顔氏家訓 / 勉學
鄴平之後、見徙入關。思魯嘗謂吾曰:「朝無禄位、家無積財、當肆筋力、以申供養。每被課篤、勤勞經史、未知為子、可得安乎?」吾命之曰:「子當以養為心、父當以學為教。使汝棄學徇財、豐吾衣食、食之安得甘?衣之安得暖?若務先王之道、紹家世之、藜羹縕褐、我自欲之。」
新字:鄴平之後、見徙入関。思魯嘗謂吾曰:「朝無禄位、家無積財、当肆筋力、以申供養。毎被課篤、勤労経史、未知為子、可得安乎?」吾命之曰:「子当以養為心、父当以学為教。使汝棄学徇財、豊吾衣食、食之安得甘?衣之安得暖?若務先王之道、紹家世之、藜羹縕褐、我自欲之。」
書き下し
鄴平らげられて後、徙されて関に入る。思魯嘗て吾に謂いて曰く、「朝に禄位無く、家に積財無し。当に筋力を肆にし、以て供養を申ぶべし。毎に課篤を被り、経史に勤労す。未だ子と為るを知らず、安きを得べけんや」と。吾之に命じて曰く、「子は当に養を以て心と為すべく、父は当に学を以て教えと為すべし。
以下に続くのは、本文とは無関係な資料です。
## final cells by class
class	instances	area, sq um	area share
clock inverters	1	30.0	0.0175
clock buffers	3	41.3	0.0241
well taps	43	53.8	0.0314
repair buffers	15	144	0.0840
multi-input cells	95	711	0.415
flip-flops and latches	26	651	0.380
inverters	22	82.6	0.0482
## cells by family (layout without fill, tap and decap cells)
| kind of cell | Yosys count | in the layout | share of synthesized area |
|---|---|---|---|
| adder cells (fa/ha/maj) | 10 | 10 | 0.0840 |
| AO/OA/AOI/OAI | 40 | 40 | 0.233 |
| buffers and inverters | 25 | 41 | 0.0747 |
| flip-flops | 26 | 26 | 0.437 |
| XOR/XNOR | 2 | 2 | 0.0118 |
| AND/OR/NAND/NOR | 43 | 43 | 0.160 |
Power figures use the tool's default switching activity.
汝をして学を棄て財に徇わしめ、吾が衣食を豊かにせしむとも、之を食らいて安んぞ甘きを得んや。之を衣て安んぞ暖かきを得んや。若し先王の道を務め、家世を紹がば、藜羹縕褐も、我自ずから之を欲す」と。
現代語訳
鄴が平定された後、私たちは関中へ移された。息子の思魯がかつて私に言った。「朝廷に俸禄も地位もなく、家に蓄えもありません。体を使って働き、養わせていただくべきです。それなのにいつも勉強を課され、経書や史書に骨を折っています。まだ子としての務めを果たしていないのに、心安らかでいられましょうか」。私は彼に言った。「子は養うことを心とすべきであり、父は学ばせることを教えとすべきだ。お前に学問を捨てさせて金を追わせ、私の衣食を豊かにさせたとしても、それを食べてどうして美味しかろうか。それを着てどうして暖かかろうか。もし先王の道に努め、家の代々のものを継いでくれるなら、藜の吸い物と粗末な綿入れでも、私は自分からそれを望む」。
解説
顔氏家訓の中でも最も心を打つ対話の一つです。息子は「働いて父を養いたい、勉強させられている場合ではない」と言い、父は「学問を捨てて稼いだ食事は、食べても美味しくない」と答える。どちらも相手を思っての言い分で、対立しているのに温かい。父の側の論理が重要です。「子は養を以て心と為し、父は学を以て教えと為す」——それぞれの役割を分け、相手の役割を引き受けようとしなくてよいと言っている。目先の困窮を子に肩代わりさせず、自分は親としての務めを続ける。事業承継でも、後継者に今の穴埋めをさせるか、次のための準備をさせるかという選択が必ず来ます。